(RECORDS SHOWN Opens)

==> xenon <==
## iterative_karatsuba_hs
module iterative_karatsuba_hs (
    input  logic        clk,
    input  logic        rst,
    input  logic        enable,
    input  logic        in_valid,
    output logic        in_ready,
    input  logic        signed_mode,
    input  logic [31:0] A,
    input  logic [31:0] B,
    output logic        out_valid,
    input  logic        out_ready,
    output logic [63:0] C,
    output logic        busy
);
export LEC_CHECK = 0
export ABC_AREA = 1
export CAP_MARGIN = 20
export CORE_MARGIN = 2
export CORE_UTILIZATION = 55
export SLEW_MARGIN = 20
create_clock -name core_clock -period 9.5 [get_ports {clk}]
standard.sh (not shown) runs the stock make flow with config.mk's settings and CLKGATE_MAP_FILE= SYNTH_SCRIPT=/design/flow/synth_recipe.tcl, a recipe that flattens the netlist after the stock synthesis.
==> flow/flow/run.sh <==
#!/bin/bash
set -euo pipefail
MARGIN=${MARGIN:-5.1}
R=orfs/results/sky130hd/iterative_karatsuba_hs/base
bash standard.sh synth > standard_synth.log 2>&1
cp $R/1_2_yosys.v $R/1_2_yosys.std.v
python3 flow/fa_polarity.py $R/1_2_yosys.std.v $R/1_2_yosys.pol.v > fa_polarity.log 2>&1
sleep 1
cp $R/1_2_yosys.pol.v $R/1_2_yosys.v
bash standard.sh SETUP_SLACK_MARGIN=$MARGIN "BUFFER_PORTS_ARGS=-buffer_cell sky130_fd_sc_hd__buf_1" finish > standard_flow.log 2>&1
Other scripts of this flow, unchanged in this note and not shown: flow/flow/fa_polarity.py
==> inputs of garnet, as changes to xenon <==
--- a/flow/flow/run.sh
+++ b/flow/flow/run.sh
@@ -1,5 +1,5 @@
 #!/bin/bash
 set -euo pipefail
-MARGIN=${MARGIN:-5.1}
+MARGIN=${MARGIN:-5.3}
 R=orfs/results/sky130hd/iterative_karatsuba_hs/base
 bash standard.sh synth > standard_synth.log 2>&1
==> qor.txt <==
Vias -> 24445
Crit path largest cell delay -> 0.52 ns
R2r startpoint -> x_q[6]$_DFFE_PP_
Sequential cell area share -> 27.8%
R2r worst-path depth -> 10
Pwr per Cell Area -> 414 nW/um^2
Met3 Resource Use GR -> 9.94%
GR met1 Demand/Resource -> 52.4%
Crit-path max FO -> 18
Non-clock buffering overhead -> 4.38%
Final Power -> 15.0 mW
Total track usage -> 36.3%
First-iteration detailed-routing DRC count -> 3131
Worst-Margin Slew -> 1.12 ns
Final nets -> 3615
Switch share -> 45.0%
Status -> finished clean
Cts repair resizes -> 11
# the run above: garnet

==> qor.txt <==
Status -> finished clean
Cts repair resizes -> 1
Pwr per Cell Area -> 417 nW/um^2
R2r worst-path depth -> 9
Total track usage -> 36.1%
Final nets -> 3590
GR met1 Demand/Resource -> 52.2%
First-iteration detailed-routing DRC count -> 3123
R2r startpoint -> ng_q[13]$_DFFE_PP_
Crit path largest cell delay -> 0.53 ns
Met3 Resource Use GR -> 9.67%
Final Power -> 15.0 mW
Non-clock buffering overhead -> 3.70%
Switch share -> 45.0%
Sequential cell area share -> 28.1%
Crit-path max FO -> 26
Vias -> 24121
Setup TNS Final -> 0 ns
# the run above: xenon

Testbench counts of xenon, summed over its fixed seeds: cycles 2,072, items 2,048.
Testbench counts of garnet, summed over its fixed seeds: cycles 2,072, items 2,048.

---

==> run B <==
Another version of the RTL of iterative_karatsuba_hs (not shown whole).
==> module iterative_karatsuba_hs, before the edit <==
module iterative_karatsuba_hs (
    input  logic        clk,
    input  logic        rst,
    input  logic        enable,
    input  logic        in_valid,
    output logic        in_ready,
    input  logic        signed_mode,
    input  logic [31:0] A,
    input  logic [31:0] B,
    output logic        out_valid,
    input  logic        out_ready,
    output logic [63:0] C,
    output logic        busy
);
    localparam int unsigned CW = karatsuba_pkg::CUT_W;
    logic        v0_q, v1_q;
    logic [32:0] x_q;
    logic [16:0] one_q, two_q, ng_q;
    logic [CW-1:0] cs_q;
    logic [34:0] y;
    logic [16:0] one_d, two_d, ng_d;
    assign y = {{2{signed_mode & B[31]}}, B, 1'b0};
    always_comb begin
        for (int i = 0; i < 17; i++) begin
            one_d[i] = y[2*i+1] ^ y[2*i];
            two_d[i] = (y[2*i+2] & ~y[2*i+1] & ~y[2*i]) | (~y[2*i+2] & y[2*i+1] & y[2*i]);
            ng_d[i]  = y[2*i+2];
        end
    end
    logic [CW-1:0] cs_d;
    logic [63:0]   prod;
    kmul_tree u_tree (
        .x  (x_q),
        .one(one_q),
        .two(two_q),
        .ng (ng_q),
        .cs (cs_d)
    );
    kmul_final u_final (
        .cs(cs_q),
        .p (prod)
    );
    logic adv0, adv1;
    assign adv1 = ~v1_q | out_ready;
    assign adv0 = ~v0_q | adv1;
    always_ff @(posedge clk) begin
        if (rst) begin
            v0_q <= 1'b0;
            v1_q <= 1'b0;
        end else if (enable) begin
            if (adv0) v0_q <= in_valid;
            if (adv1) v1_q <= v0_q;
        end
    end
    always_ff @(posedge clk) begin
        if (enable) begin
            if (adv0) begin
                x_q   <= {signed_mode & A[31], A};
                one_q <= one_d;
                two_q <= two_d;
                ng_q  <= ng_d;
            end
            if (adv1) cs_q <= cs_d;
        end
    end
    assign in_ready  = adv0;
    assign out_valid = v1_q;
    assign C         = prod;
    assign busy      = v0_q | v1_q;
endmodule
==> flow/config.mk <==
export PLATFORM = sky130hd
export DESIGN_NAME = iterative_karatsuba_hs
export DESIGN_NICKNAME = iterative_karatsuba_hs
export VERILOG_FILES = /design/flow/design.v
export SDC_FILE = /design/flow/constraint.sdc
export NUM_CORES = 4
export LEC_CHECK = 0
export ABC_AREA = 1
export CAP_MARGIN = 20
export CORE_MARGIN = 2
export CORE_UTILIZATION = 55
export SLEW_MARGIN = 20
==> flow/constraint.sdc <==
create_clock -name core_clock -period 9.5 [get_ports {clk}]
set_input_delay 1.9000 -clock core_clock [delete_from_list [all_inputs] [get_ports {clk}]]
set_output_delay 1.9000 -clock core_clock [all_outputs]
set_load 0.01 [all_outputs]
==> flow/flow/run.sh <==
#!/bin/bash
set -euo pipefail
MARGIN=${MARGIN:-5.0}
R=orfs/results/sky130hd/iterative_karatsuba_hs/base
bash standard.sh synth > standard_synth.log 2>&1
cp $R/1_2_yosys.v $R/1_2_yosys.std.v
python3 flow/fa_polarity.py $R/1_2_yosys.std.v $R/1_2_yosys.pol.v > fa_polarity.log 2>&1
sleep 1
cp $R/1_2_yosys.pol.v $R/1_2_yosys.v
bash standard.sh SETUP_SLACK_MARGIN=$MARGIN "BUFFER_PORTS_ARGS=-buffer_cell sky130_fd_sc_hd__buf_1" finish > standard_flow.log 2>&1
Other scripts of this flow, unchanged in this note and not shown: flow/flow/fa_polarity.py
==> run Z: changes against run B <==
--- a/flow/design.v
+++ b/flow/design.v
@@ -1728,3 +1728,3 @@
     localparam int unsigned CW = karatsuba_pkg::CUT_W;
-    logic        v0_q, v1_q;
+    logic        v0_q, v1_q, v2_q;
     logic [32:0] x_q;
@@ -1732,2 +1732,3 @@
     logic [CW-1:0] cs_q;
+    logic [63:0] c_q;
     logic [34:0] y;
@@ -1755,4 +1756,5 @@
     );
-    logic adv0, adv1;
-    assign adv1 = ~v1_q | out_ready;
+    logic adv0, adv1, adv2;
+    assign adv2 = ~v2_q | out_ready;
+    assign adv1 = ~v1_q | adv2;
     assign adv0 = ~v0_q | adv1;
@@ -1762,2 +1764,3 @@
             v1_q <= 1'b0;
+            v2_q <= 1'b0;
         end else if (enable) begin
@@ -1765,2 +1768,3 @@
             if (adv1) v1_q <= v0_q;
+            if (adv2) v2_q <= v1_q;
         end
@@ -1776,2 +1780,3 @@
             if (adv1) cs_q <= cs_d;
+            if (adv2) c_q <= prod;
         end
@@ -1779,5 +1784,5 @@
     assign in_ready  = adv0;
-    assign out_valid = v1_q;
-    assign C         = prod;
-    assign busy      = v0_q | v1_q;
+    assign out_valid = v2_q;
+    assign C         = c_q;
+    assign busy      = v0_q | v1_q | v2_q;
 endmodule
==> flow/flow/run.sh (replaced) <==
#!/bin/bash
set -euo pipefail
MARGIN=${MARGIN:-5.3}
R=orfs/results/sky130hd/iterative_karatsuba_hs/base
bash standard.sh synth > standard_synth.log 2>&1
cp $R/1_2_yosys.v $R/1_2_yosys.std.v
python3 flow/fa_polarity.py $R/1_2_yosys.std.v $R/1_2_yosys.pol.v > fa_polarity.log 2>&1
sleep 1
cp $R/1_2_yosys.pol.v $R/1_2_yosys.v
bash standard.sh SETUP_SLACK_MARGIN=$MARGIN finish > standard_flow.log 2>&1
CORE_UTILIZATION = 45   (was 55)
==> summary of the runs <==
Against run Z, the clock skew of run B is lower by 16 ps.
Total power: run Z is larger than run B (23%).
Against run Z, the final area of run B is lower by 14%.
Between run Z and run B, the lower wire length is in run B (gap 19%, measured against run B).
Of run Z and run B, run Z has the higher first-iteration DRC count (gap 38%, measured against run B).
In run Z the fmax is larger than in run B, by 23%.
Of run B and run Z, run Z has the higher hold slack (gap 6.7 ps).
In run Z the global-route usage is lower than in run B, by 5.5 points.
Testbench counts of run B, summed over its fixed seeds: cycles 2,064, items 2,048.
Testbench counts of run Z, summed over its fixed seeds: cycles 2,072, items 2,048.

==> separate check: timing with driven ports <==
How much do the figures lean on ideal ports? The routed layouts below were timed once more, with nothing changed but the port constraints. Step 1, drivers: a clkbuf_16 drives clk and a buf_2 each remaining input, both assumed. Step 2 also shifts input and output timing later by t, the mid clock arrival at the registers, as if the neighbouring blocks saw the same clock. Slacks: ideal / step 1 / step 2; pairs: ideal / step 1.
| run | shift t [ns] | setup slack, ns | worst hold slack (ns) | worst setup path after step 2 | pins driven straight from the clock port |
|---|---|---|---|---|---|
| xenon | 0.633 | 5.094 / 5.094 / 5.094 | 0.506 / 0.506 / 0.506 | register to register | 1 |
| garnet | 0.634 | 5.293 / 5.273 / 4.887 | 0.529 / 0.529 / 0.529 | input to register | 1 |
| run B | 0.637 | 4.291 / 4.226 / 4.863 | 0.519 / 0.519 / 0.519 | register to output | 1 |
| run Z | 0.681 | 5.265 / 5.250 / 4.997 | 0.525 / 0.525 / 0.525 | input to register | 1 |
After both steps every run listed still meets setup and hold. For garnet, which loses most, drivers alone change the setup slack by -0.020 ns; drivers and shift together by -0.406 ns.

(RECORDS SHOWN Closes)

GOAL OF THE EXERCISE:
Restate the line containing "output | 1 |" and every remaining line of the records word for word. Add nothing.

EXPECTED OUTPUT:
| run B | 0.637 | 4.291 / 4.226 / 4.863 | 0.519 / 0.519 / 0.519 | register to output | 1 |
| run Z | 0.681 | 5.265 / 5.250 / 4.997 | 0.525 / 0.525 / 0.525 | input to register | 1 |
After both steps every run listed still meets setup and hold. For garnet, which loses most, drivers alone change the setup slack by -0.020 ns; drivers and shift together by -0.406 ns.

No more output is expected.